## src/rtl/ahb_lite_rif_bridge_if.sv

```systemverilog
// Bus bundle for the AHB-Lite to register-interface bridge: AHB slave side
// plus the simple request/ready register port.
interface ahb_lite_rif_bridge_if #(
    parameter int ADDR_WIDTH = 12,
    parameter int DATA_WIDTH = 32
);
    logic                    HSEL;
    logic [ADDR_WIDTH-1:0]   HADDR;
    logic [1:0]              HTRANS;
    logic                    HWRITE;
    logic [2:0]              HSIZE;
    logic [DATA_WIDTH-1:0]   HWDATA;
    logic                    HREADY;
    logic                    HREADYOUT;
    logic                    HRESP;
    logic [DATA_WIDTH-1:0]   HRDATA;

    logic [ADDR_WIDTH-1:0]   rif_addr;
    logic                    rif_wr_req;
    logic                    rif_rd_req;
    logic [DATA_WIDTH/8-1:0] rif_wstrb;
    logic [DATA_WIDTH-1:0]   rif_wdata;
    logic [DATA_WIDTH-1:0]   rif_rdata;
    logic                    rif_ready;
    logic                    rif_err;

    // Bridge view.
    modport slave (
        input  HSEL, HADDR, HTRANS, HWRITE, HSIZE, HWDATA, HREADY,
        output HREADYOUT, HRESP, HRDATA,
        output rif_addr, rif_wr_req, rif_rd_req, rif_wstrb, rif_wdata,
        input  rif_rdata, rif_ready, rif_err
    );

    // Bus master plus register-file view.
    modport master (
        output HSEL, HADDR, HTRANS, HWRITE, HSIZE, HWDATA, HREADY,
        input  HREADYOUT, HRESP, HRDATA,
        input  rif_addr, rif_wr_req, rif_rd_req, rif_wstrb, rif_wdata,
        output rif_rdata, rif_ready, rif_err
    );
endinterface

```

## src/rtl/ahb_lite_rif_bridge.sv

```systemverilog
// AHB-Lite slave that turns each legal transfer into one held request on a
// simple register interface, with optional wait timeout and two-cycle ERROR.
module ahb_lite_rif_bridge #(
    parameter int ADDR_WIDTH = 12,
    parameter int DATA_WIDTH = 32,
    parameter int TIMEOUT    = 0
) (
    input  logic                 HCLK,
    input  logic                 HRESET,
    ahb_lite_rif_bridge_if.slave bus
);
    localparam int NB     = DATA_WIDTH / 8;
    localparam int LOG2NB = (NB > 1) ? $clog2(NB) : 0;
    localparam int CNT_W  = (TIMEOUT > 0) ? $clog2(TIMEOUT + 1) : 1;

    if (DATA_WIDTH < 8 || DATA_WIDTH > 1024 || (DATA_WIDTH & (DATA_WIDTH - 1)) != 0) begin : g_bad_width
        $fatal(1, "ahb_lite_rif_bridge: DATA_WIDTH must be a power of 2 in 8..1024");
    end

    typedef enum logic [1:0] {S_IDLE, S_ACCESS, S_ERR1, S_ERR2} state_e;

    state_e                state_q, state_d;
    logic [ADDR_WIDTH-1:0] addr_q, addr_d;
    logic                  write_q, write_d;
    logic [NB-1:0]         strb_q, strb_d;
    logic [CNT_W-1:0]      cnt_q, cnt_d;

    logic                  accept;
    logic                  legal;
    logic                  take;
    logic                  timeout_hit;
    logic [NB-1:0]         strb_new;
    logic [DATA_WIDTH-1:0] lane_mask;
    logic [31:0]           haddr32;
    logic [31:0]           off;
    logic [31:0]           nbytes;

    assign accept      = bus.HSEL && bus.HREADY && bus.HTRANS[1];
    assign timeout_hit = (TIMEOUT > 0) && (cnt_q == CNT_W'(TIMEOUT - 1));

    // Address-phase decode: legality and the byte lanes the transfer covers.
    always_comb begin
        haddr32  = 32'(bus.HADDR);
        nbytes   = 32'd1 << bus.HSIZE;
        off      = haddr32 & 32'(NB - 1);
        legal    = ({29'd0, bus.HSIZE} <= 32'(LOG2NB)) &&
                   ((haddr32 & (nbytes - 32'd1)) == 32'd0);
        strb_new = '0;
        for (int b = 0; b < NB; b++) begin
            strb_new[b] = (32'(b) >= off) && (32'(b) < off + nbytes);
        end
    end

    always_comb begin
        lane_mask = '0;
        for (int b = 0; b < NB; b++) begin
            lane_mask[b*8 +: 8] = {8{strb_q[b]}};
        end
    end

    always_ff @(posedge HCLK or posedge HRESET) begin
        if (HRESET) begin
            state_q <= S_IDLE;
            addr_q  <= '0;
            write_q <= 1'b0;
            strb_q  <= '0;
            cnt_q   <= '0;
        end else begin
            state_q <= state_d;
            addr_q  <= addr_d;
            write_q <= write_d;
            strb_q  <= strb_d;
            cnt_q   <= cnt_d;
        end
    end

    always_comb begin
        state_d        = state_q;
        addr_d         = addr_q;
        write_d        = write_q;
        strb_d         = strb_q;
        cnt_d          = cnt_q;
        take           = 1'b0;
        bus.HREADYOUT  = 1'b1;
        bus.HRESP      = 1'b0;
        bus.HRDATA     = '0;
        bus.rif_wr_req = 1'b0;
        bus.rif_rd_req = 1'b0;
        bus.rif_wdata  = '0;

        case (state_q)
            S_IDLE: take = 1'b1;
            S_ACCESS: begin
                bus.rif_wr_req = write_q;
                bus.rif_rd_req = ~write_q;
                // HWDATA is held by the master for the whole data phase.
                bus.rif_wdata  = write_q ? (bus.HWDATA & lane_mask) : '0;
                bus.HREADYOUT  = bus.rif_ready & ~bus.rif_err;
                if (bus.rif_ready) begin
                    if (bus.rif_err) begin
                        state_d = S_ERR1;
                    end else begin
                        take    = 1'b1;
                        state_d = S_IDLE;
                        if (!write_q) bus.HRDATA = bus.rif_rdata & lane_mask;
                    end
                end else if (timeout_hit) begin
                    state_d = S_ERR1;
                end else if (TIMEOUT > 0) begin
                    cnt_d = cnt_q + CNT_W'(1);
                end
            end
            S_ERR1: begin
                bus.HREADYOUT = 1'b0;
                bus.HRESP     = 1'b1;
                state_d       = S_ERR2;
            end
            S_ERR2: begin
                bus.HRESP = 1'b1;
                take      = 1'b1;
                state_d   = S_IDLE;
            end
            default: state_d = S_IDLE;
        endcase

        // A new address phase can only land on a cycle where this slave is ready.
        if (take && accept) begin
            state_d = legal ? S_ACCESS : S_ERR1;
            addr_d  = bus.HADDR;
            write_d = bus.HWRITE;
            strb_d  = legal ? strb_new : '0;
            cnt_d   = '0;
        end
    end

    assign bus.rif_addr  = addr_q;
    assign bus.rif_wstrb = strb_q;
endmodule
```

## src/flat_wrapper.sv

```systemverilog
// flat-port wrapper written by rule: the top's interface ports become plain ports
module ahb_lite_rif_bridge_flat 
#(
    parameter int ADDR_WIDTH = 12,
    parameter int DATA_WIDTH = 32,
    parameter int TIMEOUT    = 0
)
  (HCLK, HRESET, bus_HSEL, bus_HADDR, bus_HTRANS, bus_HWRITE, bus_HSIZE, bus_HWDATA, bus_HREADY, bus_HREADYOUT, bus_HRESP, bus_HRDATA, bus_rif_addr, bus_rif_wr_req, bus_rif_rd_req, bus_rif_wstrb, bus_rif_wdata, bus_rif_rdata, bus_rif_ready, bus_rif_err);
  ahb_lite_rif_bridge_if #(.ADDR_WIDTH(ADDR_WIDTH), .DATA_WIDTH(DATA_WIDTH)) bus_i ();
  input  logic HCLK;
  input  logic HRESET;
  input wire logic [$bits(bus_i.HSEL)-1:0] bus_HSEL;
  input wire logic [$bits(bus_i.HADDR)-1:0] bus_HADDR;
  input wire logic [$bits(bus_i.HTRANS)-1:0] bus_HTRANS;
  input wire logic [$bits(bus_i.HWRITE)-1:0] bus_HWRITE;
  input wire logic [$bits(bus_i.HSIZE)-1:0] bus_HSIZE;
  input wire logic [$bits(bus_i.HWDATA)-1:0] bus_HWDATA;
  input wire logic [$bits(bus_i.HREADY)-1:0] bus_HREADY;
  output wire logic [$bits(bus_i.HREADYOUT)-1:0] bus_HREADYOUT;
  output wire logic [$bits(bus_i.HRESP)-1:0] bus_HRESP;
  output wire logic [$bits(bus_i.HRDATA)-1:0] bus_HRDATA;
  output wire logic [$bits(bus_i.rif_addr)-1:0] bus_rif_addr;
  output wire logic [$bits(bus_i.rif_wr_req)-1:0] bus_rif_wr_req;
  output wire logic [$bits(bus_i.rif_rd_req)-1:0] bus_rif_rd_req;
  output wire logic [$bits(bus_i.rif_wstrb)-1:0] bus_rif_wstrb;
  output wire logic [$bits(bus_i.rif_wdata)-1:0] bus_rif_wdata;
  input wire logic [$bits(bus_i.rif_rdata)-1:0] bus_rif_rdata;
  input wire logic [$bits(bus_i.rif_ready)-1:0] bus_rif_ready;
  input wire logic [$bits(bus_i.rif_err)-1:0] bus_rif_err;
  assign bus_i.HSEL = bus_HSEL;
  assign bus_i.HADDR = bus_HADDR;
  assign bus_i.HTRANS = bus_HTRANS;
  assign bus_i.HWRITE = bus_HWRITE;
  assign bus_i.HSIZE = bus_HSIZE;
  assign bus_i.HWDATA = bus_HWDATA;
  assign bus_i.HREADY = bus_HREADY;
  assign bus_HREADYOUT = bus_i.HREADYOUT;
  assign bus_HRESP = bus_i.HRESP;
  assign bus_HRDATA = bus_i.HRDATA;
  assign bus_rif_addr = bus_i.rif_addr;
  assign bus_rif_wr_req = bus_i.rif_wr_req;
  assign bus_rif_rd_req = bus_i.rif_rd_req;
  assign bus_rif_wstrb = bus_i.rif_wstrb;
  assign bus_rif_wdata = bus_i.rif_wdata;
  assign bus_i.rif_rdata = bus_rif_rdata;
  assign bus_i.rif_ready = bus_rif_ready;
  assign bus_i.rif_err = bus_rif_err;
  ahb_lite_rif_bridge #(.ADDR_WIDTH(ADDR_WIDTH), .DATA_WIDTH(DATA_WIDTH), .TIMEOUT(TIMEOUT)) u_core (.HCLK(HCLK), .HRESET(HRESET), .bus(bus_i));
endmodule
```

## config.mk

```make
export PLATFORM = sky130hd
export DESIGN_NAME = ahb_lite_rif_bridge_flat
export DESIGN_NICKNAME = d
export VERILOG_FILES = /design/src/rtl/ahb_lite_rif_bridge_if.sv /design/src/rtl/ahb_lite_rif_bridge.sv /design/src/flat_wrapper.sv
export SDC_FILE = /design/constraint.sdc
export NUM_CORES = 1
export LEC_CHECK = 0
export ABC_AREA = 0
export BUFFER_PORTS_ARGS = -buffer_cell sky130_fd_sc_hd__buf_2
export CAP_MARGIN = 25
export CORE_ASPECT_RATIO = 2
export CORE_MARGIN = 4
export CORE_UTILIZATION = 31
export DETAILED_ROUTE_END_ITERATION = 6
export GPL_TIMING_DRIVEN = 0
export PLACE_DENSITY = 0.78
export RECOVER_POWER = 25
export SKIP_CTS_REPAIR_TIMING = 1
export SLEW_MARGIN = 20
export SYNTH_ARGS = -nofsm -noshare
export SYNTH_HDL_FRONTEND = slang
export SYNTH_SLANG_ARGS = --single-unit
export TNS_END_PERCENT = 1
```

## constraint.sdc

```tcl
create_clock -name HCLK -period 1.7 [get_ports HCLK]
set_input_delay 0.34 -clock HCLK [delete_from_list [all_inputs] [get_ports HCLK]]
set_output_delay 0.34 -clock HCLK [all_outputs]
set_load 0.01 [all_outputs]
```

☆ ☆ ☆ ☆

Copy out, from the records above, every line that holds the string "register".

// Bus bundle for the AHB-Lite to register-interface bridge: AHB slave side
// plus the simple request/ready register port.
    // Bus master plus register-file view.
// simple register interface, with optional wait timeout and two-cycle ERROR.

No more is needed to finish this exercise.